Preparation and magnetic properties of high DC-bias performance Fe-Si-Nb-B-Cu/carbonyl iron chip inductors

Abstract

In this study, a gradient temperature rise technique was employed to prepare ultra-fine nanocrystalline alloy magnetic powder with excellent high-frequency and low-loss characteristics. It was found that increasing the holding time effectively refines the grain structure in the perpendicular direction of the Fe-Si-Nb-B-Cu alloy's (220) crystal plane. This refinement contributes to a reduction in eddy current losses within the soft magnetic composite material. The addition of carbonyl iron to the nanocrystalline magnetic powder resulted in further enhancements in the density, strength, and magnetic properties of soft magnetic composites under high-frequency magnetic fields. Consequently, soft magnetic composites exhibiting superior DC bias performance were successfully obtained, with a power loss of 2629.50 kW/m3 at a magnetic induction of 20 mT and a frequency of 3 MHz, and more than 70 % percent permeability in a DC biased magnetic field of 7.96 kA/m. The relationship between relative permeability and quasi-static hysteresis loops was established.

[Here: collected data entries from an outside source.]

===== config.mk =====
export PLATFORM = sky130hd
export DESIGN_NAME = mips_multicycle_ctrl
export DESIGN_NICKNAME = d
export VERILOG_FILES = /design/src/rtl/mips_multicycle_ctrl.sv
export SDC_FILE = /design/constraint.sdc
export NUM_CORES = 1
export LEC_CHECK = 0
export CORE_MARGIN = 4
export CORE_UTILIZATION = 50
export DETAILED_ROUTE_END_ITERATION = 7
export GPL_TIMING_DRIVEN = 0
export HOLD_SLACK_MARGIN = 0.05
export PLACE_DENSITY_LB_ADDON = 0.15
export SYNTH_ARGS = -nofsm -noshare
export SYNTH_HDL_FRONTEND = slang
export SYNTH_SLANG_ARGS = --single-unit

===== constraint.sdc =====
create_clock -name CLK -period 4.35 [get_ports CLK]
set_input_delay 0.87 -clock CLK [delete_from_list [all_inputs] [get_ports CLK]]
set_output_delay 0.87 -clock CLK [all_outputs]
set_load 0.005 [all_outputs]

===== src/rtl/mips_multicycle_ctrl.sv =====
`default_nettype none
// +----------------------------------------------------------------------------+
// | Module : mips_multicycle_ctrl                                               |
// | Desc   : Multi-cycle MIPS control FSM with memory-ready stall and retire    |
// |          counter.                                                          |
// | Rev    : 1.0  initial release                                               |
// +----------------------------------------------------------------------------+
module mips_multicycle_ctrl #(
  parameter bit WAIT_MEM = 1'b1,
  parameter int CNT_W    = 32
) (
  input  logic             CLK,
  input  logic             RST,
  input  logic [5:0]       Op,
  input  logic [5:0]       Funct,
  input  logic             Zero,
  input  logic             MemReady,
  output logic             IorD,
  output logic             MemRead,
  output logic             MemWrite,
  output logic             IRWrite,
  output logic             RegWrite,
  output logic [1:0]       RegDst,
  output logic [1:0]       MemtoReg,
  output logic             ExtZero,
  output logic             ALUSrcA,
  output logic [1:0]       ALUSrcB,
  output logic [1:0]       ALUOp,
  output logic [1:0]       PCSrc,
  output logic             PCEn,
  output logic             IllegalOp,
  output logic [3:0]       State,
  output logic [CNT_W-1:0] InsCount
);

  typedef enum logic [3:0] {
    S_FETCH  = 4'd0,  S_DECODE = 4'd1,  S_MEMADR = 4'd2,  S_MEMRD  = 4'd3,
    S_MEMWB  = 4'd4,  S_MEMWR  = 4'd5,  S_RTYPE  = 4'd6,  S_ALUWB  = 4'd7,
    S_BRANCH = 4'd8,  S_IEXEC  = 4'd9,  S_IWB    = 4'd10, S_JUMP   = 4'd11,
    S_JAL    = 4'd12, S_JR     = 4'd13
  } state_t;

  localparam logic [5:0] C_OP_RTYPE = 6'b000000;
  localparam logic [5:0] C_OP_LW    = 6'b100011;
  localparam logic [5:0] C_OP_SW    = 6'b101011;
  localparam logic [5:0] C_OP_BEQ   = 6'b000100;
  localparam logic [5:0] C_OP_BNE   = 6'b000101;
  localparam logic [5:0] C_OP_ADDI  = 6'b001000;
  localparam logic [5:0] C_OP_ANDI  = 6'b001100;
  localparam logic [5:0] C_OP_ORI   = 6'b001101;
  localparam logic [5:0] C_OP_XORI  = 6'b001110;
  localparam logic [5:0] C_OP_SLTI  = 6'b001010;
  localparam logic [5:0] C_OP_J     = 6'b000010;
  localparam logic [5:0] C_OP_JAL   = 6'b000011;
  localparam logic [5:0] C_FN_JR    = 6'b001000;

  typedef struct packed {
    logic       iord;
    logic       mem_read;
    logic       mem_write;
    logic       reg_write;
    logic [1:0] reg_dst;
    logic [1:0] mem_to_reg;
    logic       ext_zero;
    logic       alu_src_a;
    logic [1:0] alu_src_b;
    logic [1:0] alu_op;
    logic [1:0] pc_src;
    logic       pc_en;
  } ctrl_t;

  // Strobes that depend only on the state (and on Op, which is stable from DECODE on)
  function automatic ctrl_t decode_ctrl(input state_t s, input logic [5:0] op);
    ctrl_t c;
    c = '0;
    case (s)
      S_FETCH:  begin c.mem_read = 1'b1; c.alu_src_b = 2'd1; end
      S_DECODE: c.alu_src_b = 2'd3;
      S_MEMADR: begin c.alu_src_a = 1'b1; c.alu_src_b = 2'd2; end
      S_MEMRD:  begin c.mem_read = 1'b1; c.iord = 1'b1; end
      S_MEMWB:  begin c.reg_write = 1'b1; c.mem_to_reg = 2'd1; end
      S_MEMWR:  begin c.mem_write = 1'b1; c.iord = 1'b1; end
      S_RTYPE:  begin c.alu_src_a = 1'b1; c.alu_op = 2'b10; end
      S_ALUWB:  begin c.reg_write = 1'b1; c.reg_dst = 2'd1; end
      S_BRANCH: begin c.alu_src_a = 1'b1; c.alu_op = 2'b01; c.pc_src = 2'd1; end
      S_IEXEC, S_IWB: begin
        c.alu_op    = (op == C_OP_ADDI) ? 2'b00 : 2'b11;
        c.ext_zero  = (op == C_OP_ANDI) || (op == C_OP_ORI) || (op == C_OP_XORI);
        c.reg_write = (s == S_IWB);
        c.alu_src_a = (s == S_IEXEC);
        c.alu_src_b = (s == S_IEXEC) ? 2'd2 : 2'd0;
      end
      S_JUMP:   begin c.pc_src = 2'd2; c.pc_en = 1'b1; end
      S_JAL:    begin
        c.pc_src = 2'd2; c.pc_en = 1'b1; c.reg_write = 1'b1;
        c.reg_dst = 2'd2; c.mem_to_reg = 2'd2;
      end
      S_JR:     begin c.alu_src_a = 1'b1; c.pc_src = 2'd3; c.pc_en = 1'b1; end
      default:  c = '0;
    endcase
    return c;
  endfunction

  state_t             state_q, state_d;
  ctrl_t              ctrl_q, ctrl_d;
  logic [CNT_W-1:0]   ins_count_q, ins_count_d;
  logic               ready;
  logic               retire;
  logic               illegal;

  always_comb begin
    ready   = MemReady | ~WAIT_MEM;
    state_d = state_q;
    retire  = 1'b0;
    illegal = 1'b0;
    case (state_q)
      S_FETCH:  if (ready) state_d = S_DECODE;
      S_DECODE: begin
        case (Op)
          C_OP_RTYPE:            state_d = (Funct == C_FN_JR) ? S_JR : S_RTYPE;
          C_OP_LW, C_OP_SW:      state_d = S_MEMADR;
          C_OP_BEQ, C_OP_BNE:    state_d = S_BRANCH;
          C_OP_ADDI, C_OP_ANDI, C_OP_ORI,
          C_OP_XORI, C_OP_SLTI:  state_d = S_IEXEC;
          C_OP_J:                state_d = S_JUMP;
          C_OP_JAL:              state_d = S_JAL;
          default: begin
            state_d = S_FETCH;
            illegal = 1'b1;
          end
        endcase
      end
      S_MEMADR: state_d = (Op == C_OP_LW) ? S_MEMRD : S_MEMWR;
      S_MEMRD:  if (ready) state_d = S_MEMWB;
      S_MEMWR:  if (ready) begin state_d = S_FETCH; retire = 1'b1; end
      S_RTYPE:  state_d = S_ALUWB;
      S_IEXEC:  state_d = S_IWB;
      S_MEMWB, S_ALUWB, S_BRANCH, S_IWB, S_JUMP, S_JAL, S_JR: begin
        state_d = S_FETCH;
        retire  = 1'b1;
      end
      default:  state_d = S_FETCH;
    endcase
    ins_count_d = retire ? ins_count_q + CNT_W'(1) : ins_count_q;
    ctrl_d      = decode_ctrl(state_d, Op);
  end

  always_ff @(posedge CLK) begin
    if (!RST) begin
      state_q     <= S_FETCH;
      ins_count_q <= '0;
      ctrl_q      <= decode_ctrl(S_FETCH, Op);
    end else begin
      state_q     <= state_d;
      ins_count_q <= ins_count_d;
      ctrl_q      <= ctrl_d;
    end
  end

  // Handshake- and flag-qualified strobes cannot be registered ahead of time
  assign IRWrite   = (state_q == S_FETCH) & ready;
  assign PCEn      = ctrl_q.pc_en
                   | ((state_q == S_FETCH) & ready)
                   | ((state_q == S_BRANCH) & (Zero ^ (Op == C_OP_BNE)));
  assign IllegalOp = illegal;

  assign IorD      = ctrl_q.iord;
  assign MemRead   = ctrl_q.mem_read;
  assign MemWrite  = ctrl_q.mem_write;
  assign RegWrite  = ctrl_q.reg_write;
  assign RegDst    = ctrl_q.reg_dst;
  assign MemtoReg  = ctrl_q.mem_to_reg;
  assign ExtZero   = ctrl_q.ext_zero;
  assign ALUSrcA   = ctrl_q.alu_src_a;
  assign ALUSrcB   = ctrl_q.alu_src_b;
  assign ALUOp     = ctrl_q.alu_op;
  assign PCSrc     = ctrl_q.pc_src;
  assign State     = state_q;
  assign InsCount  = ins_count_q;

endmodule
`default_nettype wire


### Word level (Yosys, flattened, before mapping)

Index checks and enable logic that the tools add are counted.

| word-level totals | value |
|---|---|
| flip-flop bits (word level) | 53 |
| input port bits | 16 |
| output and inout bits | 55 |
| word-level logic and storage cells | 100 |

| cells by class | value |
|---|---|
| $add $sub $neg | 1 |
| equal/unequal tests | 38 |
| mux-type cells | 24 |
| bitwise operators | 5 |
| reduce and logical (&&, ||, !) cells | 18 |

Operators with widths:

| cell | count |
|---|---|
| $eq 4x4->1 const B | 12 |
| $eq 6x4->1 const B | 6 |
| $add 32x1->32 const B | 1 |
| $eq 4x3->1 const B | 8 |
| $pmux 4 s7 | 1 |
| $pmux 4 s6 | 1 |
| $eq 4x2->1 const B | 4 |
| $mux 4 | 4 |
| $eq 6x2->1 const B | 2 |
| $eq 6x3->1 const B | 2 |
| $eq 6x6->1 const B | 2 |
| $pmux 2 s3 | 2 |
| $reduce_or 12->1 | 1 |
| $reduce_or 2->1 | 6 |
| $eq 4x1->1 const B | 2 |
| $logic_not 4->1 | 2 |
| $pmux 2 s2 | 2 |
| $pmux 2 s4 | 1 |
| $mux 1 | 7 |
| $reduce_or 7->1 | 1 |
| $logic_not 6->1 | 1 |
| $pmux 1 s2 | 3 |
| $reduce_or 3->1 | 2 |
| $reduce_or 5->1 | 1 |
| other kinds (8) | 12 |

### Logic depth before layout (Yosys ltp)

Gate-level depths: netlist of the first run.

| depth | value |
|---|---|
| depth in word-level cells | 7 |
| depth in mapped cells | 10 |

### Least setup slack after synthesis of the first run

No wires, ideal clock.

| timing | value |
|---|---|
| path kind | input port to output port |
| start point | input port Op[5] |
| end point | output port PCEn |
| arrival | 1.816 ns |
| data required time | 3.480 ns |
| path slack | 1.664 ns |
| cell stages on the path | 6 |
| path buffers | 1 |
| path through | clkbuf_1 -> nor3_1 -> nand4_1 -> xor2_1 -> a211oi_1 -> or2_2 |

| on the way | value |
|---|---|
| cells in the longest elaborated chain, start to end | 4 |

Ends and longest elaborated chain:

| what | line | RTL |
|---|---|---|
| start: declaration | 14 | `input logic [5:0] Op,` |
| $eq 6x3->1 | 164 | `\| ((state_q == S_BRANCH) & (Zero ^ (Op == C_OP_BNE)));` |
| $xor 1x1->1 | 164 |  |
| $and 1x1->1 | 164 |  |
| $or 1x1->1 | 164 |  |
| end: declaration | 30 | `output logic PCEn,` |

No other way between the ends.

### Final worst setup path of the first run

| timing | value |
|---|---|
| start point | input port Op[0] |
| end point | output port PCEn |

Same word-level chain as after synthesis.

==> flow_metrics.py, run 1 <==
metrics = {
    "grt": {
        "grt_max_degree": 17,
        "grt_pass1_vias": 2403,
        "grt-ovfl-total": 0,
        "met3_usage_pct": 3.80,
        "grt_pass1_wl_um": 11000,
        "grtUsageMet2_pct": 32.1,
        "met1_usage_pct": 29.0,
        "grt_usage_pct": 20.5,
        "busiest_layer": "met2",
        "antenna_found_initial": 0,
    },
    "worst_hold_path": {
        "hold_class": "flop to flop",
        "hold_start": "InsCount[9]",
    },
    "logic_synthesis": {
        "syn_nets": 356,
        "synth.distinct_cells": 57,
        "syn_avg_cell_area_um2": 8.22,
        "synth_edf_count": 0,
        "yosysMostFrequentCell": "dfxtp_1",
        "ys_ff_latch": 53,
        "synthTopCellsByCount": "dfxtp_1 (53), nor2_1 (34), nand2_1 (27)",
        "syn_area_mm2": 0.00279,
        "ys_warn_count": 0,
        "ys_async_sr_fraction_pct": 0,
        "synth-seq-area-share_pct": 38.1,
        "netlist.area_leader.share_pct": 38.1,
        "synth_ff_type": "dfxtp_1",
        "yosys.area.top_type": "dfxtp_1",
        "synthCells": 339,
        "synthTopCellsByArea": "dfxtp_1 (38%), xnor2_1 (4.7%), nor2_1 (4.6%)",
    },
    "routing": {
        "wl_per_cell_um": 13.6,
        "viasPerCell": 5.51,
        "drt_iter0_drc": 170,
        "vias": 2660,
        "wl_um": 6570,
        "drc_errors": 0,
        "ant_nets": 0,
        "first_pass_iters": 4,
    },
    "worst_setup_path": {
        "start_kind": "input pin",
        "startpoint": "Op[0]",
        "crit_fanout": 10,
        "cp_common_cell": "clkdlybuf4s50_1",
        "critPathArrivalTime_ns": 2.91,
        "crit_required_ns": 3.48,
        "timing.critical_path.buf_inv": 3,
        "cpPeakStageDelay_ns": 0.51,
        "crit_family": "buffers and inverters",
        "reg2reg_slack_ns": 1.92,
        "r2r-start": "State[2]",
        "cp_slowest_cell": "clkdlybuf4s50_1",
        "crit_chain": "clkdlybuf4s50_1 > clkbuf_1 > nand4_1 > xor2_1 > a211oi_1 > or2_2 > clkdlybuf4s50_1",
        "worstSetupPathType": "input pin to output pin",
        "end_kind": "output pin",
    },
    "pwr": {
        "peakVddDrop_uv": 198,
        "cellLeakagePower_nw": 1.26,
        "p_per_area_mw_per_mm2": 250,
        "p_total_mw": 0.912,
    },
    "clock_network": {
        "cts_hold_buffers": 0,
        "cts_setup_buffers": 0,
        "clkTransAtPathRegs_ns": 0.10,
        "ctsResizeCount": 0,
        "cts_tree": "done",
        "clockBufferDepth": 2,
        "root_buffer": "clkbuf_8",
        "insertion_delay_ns": 0.30,
        "clkSinkCount": 53,
        "htreeDepth": 2,
        "cts_buffers": 5,
    },
    "timing": {
        "setup_viol": 0,
        "tightestPinTransition_ns": 0.997,
        "final.setup.worst_slack_ns": 0.567,
        "fmax_mhz": 264,
        "slew_violations": 0,
        "maxSlewHeadroom_pct": 32.5,
        "layout_worst_path_cycle_share_pct": 87.0,
        "tns_ns": 0,
        "skew_ns": 0.00895,
        "rsz0062_at_grt": "false",
        "final_hold_viol_count": 0,
        "post-route-min-period_ns": 3.78,
    },
    "floorplan": {
        "initial_core_util_pct": 53.2,
        "rows": 26,
        "ios": 71,
        "die_y_um": 82.7,
        "die_w_um": 82.7,
        "core_mm2": 0.00524,
        "die_area_mm2": 0.00683,
    },
    "finish": {
        "fill_cells": 438,
        "diodes": 0,
        "layout-drive-gt1-share_pct": 7.26,
        "fin_nets": 429,
        "layout.cells.non_filler": 483,
        "fin_util_pct": 69.6,
        "syn2layout_area_growth_pct": 30.8,
    },
    "placement": {
        "pre_cts_ws_ns": 0.575,
        "gp_congestion": 0.899,
        "portBuffers": 66,
        "place_hpwl_um": 4930,
        "placedCellCount": 475,
    },
    "outcome": {
        "status": "complete, no violations",
    },
    "job": {
        "drv_cap": 0,
    },
}
==> path summary, 6_finish.rpt <==
path                               endpoint  cells past startpoint
worst min-delay path            InsCount[9]                      2
worst max register to register     ALUOp[1]                      7
worst max-delay path                   PCEn                      7
worst min register to register  InsCount[9]                      2
==> stage by stage <==
step / hold WS (ns) / cell area, um2
2_1_floorplan: 0.459 / 2790
3_3_place_gp: 0.455 / 3530
4_1_cts: 0.495 / 3650
6_report: 0.492 / 3650
3_5_place_dp: 0.480 / 3530
5_1_grt: 0.527 / 3650
==> flip-flops by register name, summed over array words and instances (netlist names) <==
register and count:
RegWrite 1, IorD 1, MemWrite 1, ALUOp 2, ALUSrcB 2, InsCount 32
ctrl_q 1, ExtZero 1, PCSrc 2, MemtoReg 2, ALUSrcA 1, RegDst 2
MemRead 1, State 4
==> logic make-up (layout without fill, tap and decap cells) <==
group / Yosys count / in the layout / share of synthesized area (%)
multiplexers: 7 / 7 / 2.51
adder cells (fa/ha/maj): 1 / 1 / 0.449
flip-flops: 53 / 53 / 38.1
buffers and inverters: 47 / 121 / 8.44
AND/OR/NAND/NOR: 156 / 156 / 30.2
AO/OA/AOI/OAI: 57 / 57 / 14.6
XOR/XNOR: 18 / 18 / 5.66
==> layer usage <==
metal	vias to the layer above	wire length, um
met5	-	0
met4	0	46
met3	4	396
met2	87	3030
met1	1234	3100
li1	1335	-
==> worst register-to-register path, stage by stage, from the launching register on <==
cell	delay, ns
dfxtp_1	0.38
clkbuf_1	0.32
o21ai_0	0.18
a221oi_1	0.30
nor2_1	0.13
nor2_1	0.51
o21ai_0	0.26
a32o_1	0.26
==> cells in the final DEF (no fill, tap or decap), types with 11 or more instances in the layout <==
cell type and n:
clkdlybuf4s50_1 66, dfxtp_1 53, nor2_1 34, nand2_1 27, clkbuf_1 15, inv_1 15
xnor2_1 15, o21ai_0 14, nor3_1 11, nand3_1 11
==> report_power, final <==
group | switching [mW] | internal [mW] | leakage [nW]
logic | 0.0457 | 0.0413 | 0.778
registers | 0.00326 | 0.489 | 0.428
clock network | 0.160 | 0.173 | 0.0554
==> area by class of cell <==
cell class	instances	area, um2	share of cell area [%]
Multi-Input combinational cell	239	1490	40.9
Sequential cell	53	1060	29.1
Timing Repair Buffer	66	661	18.1
Buffer	31	175	4.80
Tap cell	70	87.6	2.40
Clock buffer	6	72.6	1.99
Inverter	16	60.1	1.65
Clock inverter	2	38.8	1.06
(Power assumes the default switching activity.)
==> inputs of run 2 (changes only) <==
Settings changed: SETUP_SLACK_MARGIN from default to 0.5.
==> run 2 against run 1 <==
- final cell count unchanged
- non-clock buffer count unchanged
- via count down 0.15%
- global-route usage unchanged
- clock-buffer cell count unchanged
- sequential share of layout area about the same
- critical endpoint unchanged
- largest power group unchanged
==> flow_metrics.py, run 2 (synthesis results as in run 1) <==
metrics = {
    "clock_network": {
        "insertion_delay_ns": 0.31,
        "htreeDepth": 2,
        "cts_tree": "done",
        "clkSinkCount": 53,
        "ctsResizeCount": 0,
        "clkTransAtPathRegs_ns": 0.10,
        "clockBufferDepth": 2,
        "cts_setup_buffers": 0,
        "cts_buffers": 5,
        "root_buffer": "clkbuf_8",
        "cts_hold_buffers": 0,
    },
    "floorplan": {
        "core_mm2": 0.00524,
        "die_area_mm2": 0.00683,
        "ios": 71,
        "initial_core_util_pct": 53.2,
        "rows": 26,
        "die_w_um": 82.7,
        "die_y_um": 82.7,
    },
    "finish": {
        "layout-drive-gt1-share_pct": 7.75,
        "layout_common_cells": "clkdlybuf4s50_1 (66), dfxtp_1 (53), nor2_1 (34), nand2_1 (27)",
        "syn2layout_area_growth_pct": 30.9,
        "largest_register_ffs": 32,
        "fin_util_pct": 69.7,
        "final_common_cell": "clkdlybuf4s50_1",
        "finalInstanceArea_mm2": 0.00365,
        "fin_nets": 429,
        "diodes": 0,
    },
    "routing": {
        "drc_errors": 0,
        "viasPerCell": 5.50,
        "wl_um": 6560,
        "first_pass_iters": 5,
        "drt_iter0_drc": 187,
        "wl_per_cell_um": 13.6,
        "vias": 2656,
        "ant_nets": 0,
    },
    "timing": {
        "skew_ns": 0.00921,
        "tns_ns": 0,
        "layout_worst_path_cycle_share_pct": 83.5,
        "fmax_mhz": 275,
        "tightestPinTransition_ns": 1.02,
        "slew_violations": 0,
        "post-route-min-period_ns": 3.63,
        "whs_ns": 0.490,
        "rsz0062_at_grt": "false",
        "setup_viol": 0,
        "final_hold_viol_count": 0,
        "maxSlewHeadroom_pct": 31.0,
    },
    "pwr": {
        "p_total_mw": 0.912,
        "p_per_area_mw_per_mm2": 250,
        "peakVddDrop_uv": 198,
        "cellLeakagePower_nw": 1.27,
    },
    "grt": {
        "grt_usage_pct": 20.5,
        "antenna_found_initial": 0,
        "grt_pass1_wl_um": 11000,
        "grt_max_degree": 17,
        "grt-ovfl-total": 0,
        "grt_pass1_vias": 2403,
    },
    "placement": {
        "gp_congestion": 0.899,
        "place_hpwl_um": 4930,
        "place_area_mm2": 0.00353,
        "portBuffers": 66,
    },
    "worst_setup_path": {
        "worstSetupPathType": "input pin to output pin",
        "cpPeakStageDelay_ns": 0.53,
        "end_kind": "output pin",
        "start_kind": "input pin",
        "crit_chain": "clkdlybuf4s50_1 > clkbuf_2 > nand4_1 > xor2_1 > a211oi_1 > or2_2 > clkdlybuf4s50_1",
        "crit_required_ns": 3.48,
        "crit_fanout": 10,
        "cp_slowest_cell": "clkdlybuf4s50_1",
        "cp_common_cell": "clkdlybuf4s50_1",
        "critPathArrivalTime_ns": 2.76,
    },
    "worst_hold_path": {
        "hold_class": "flop to flop",
    },
    "outcome": {
        "status": "complete, no violations",
    },
    "job": {
        "drv_cap": 0,
    },
}
-- run 2: path summary, 6_finish.rpt --
check | cells past startpoint | from | endpoint | slack, ns
worst max register to register | 7 | State[2] | ALUOp[1] | 1.93
worst min-delay path | 2 | InsCount[9] | InsCount[9] | 0.49
worst min register to register | 2 | InsCount[9] | InsCount[9] | 0.49
worst max-delay path | 7 | Op[2] | PCEn | 0.72
-- run 2: layer usage --
metal | track usage (%) | vias up | wire [um]
met1 | 29.0 | 1221 | 3110
met3 | 3.80 | 7 | 398
met4 | 5.07 | 0 | 67
met5 | 0 | - | 0
met2 | 32.1 | 90 | 2980
li1 | - | 1338 | -
-- run 2: area by class of cell --
cell class	instances	area, um2
plain buffers	31	178
clock buffers	6	72.6
clock inverters	2	38.8
fillers	438	1590
inverters	16	60.1
multi-input cells	239	1490
flip-flops and latches	53	1060
well taps	70	87.6
repair buffers	66	661
-- run 2: stage by stage --
step / instances / worst slack, ns
floorplan: 339 / 1.66
global placement: 475 / 0.572
detailed placement: 475 / 0.575
CTS: 483 / 0.582
global route: 483 / 0.608
finish: 483 / 0.716
-- run 2: where the power goes --
| group | internal [mW] | switching, mW | leakage (nW) | total, mW |
|---|---|---|---|---|
| combinational | 0.0415 | 0.0454 | 0.784 | 0.0870 |
| sequential | 0.489 | 0.00323 | 0.428 | 0.492 |
| clock | 0.173 | 0.160 | 0.0554 | 0.333 |
| total | 0.703 | 0.209 | 1.27 | 0.912 |
-- run 2: worst max-delay path: cells and delay by family --
family | cells | cell delay [ns]
compound gates | 1 | 0.22
xor+xnor | 1 | 0.16
simple gates | 2 | 0.27
buf+inv | 3 | 1.26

Additionally, the dynamic hysteresis loops of the soft magnetic composites revealed a relaxation phenomenon, which elucidated the mechanism behind the variations in power loss with changes in magnetic induction strength and frequency. Finally, through simulations, it was determined that the number of turns and the winding method significantly influenced the internal magnetic field and inductance of the chip inductor. Utilizing this information, a chip inductor with ultra-small inductance, compact size, and excellent DC bias characteristics for 10 A circuits was successfully fabricated.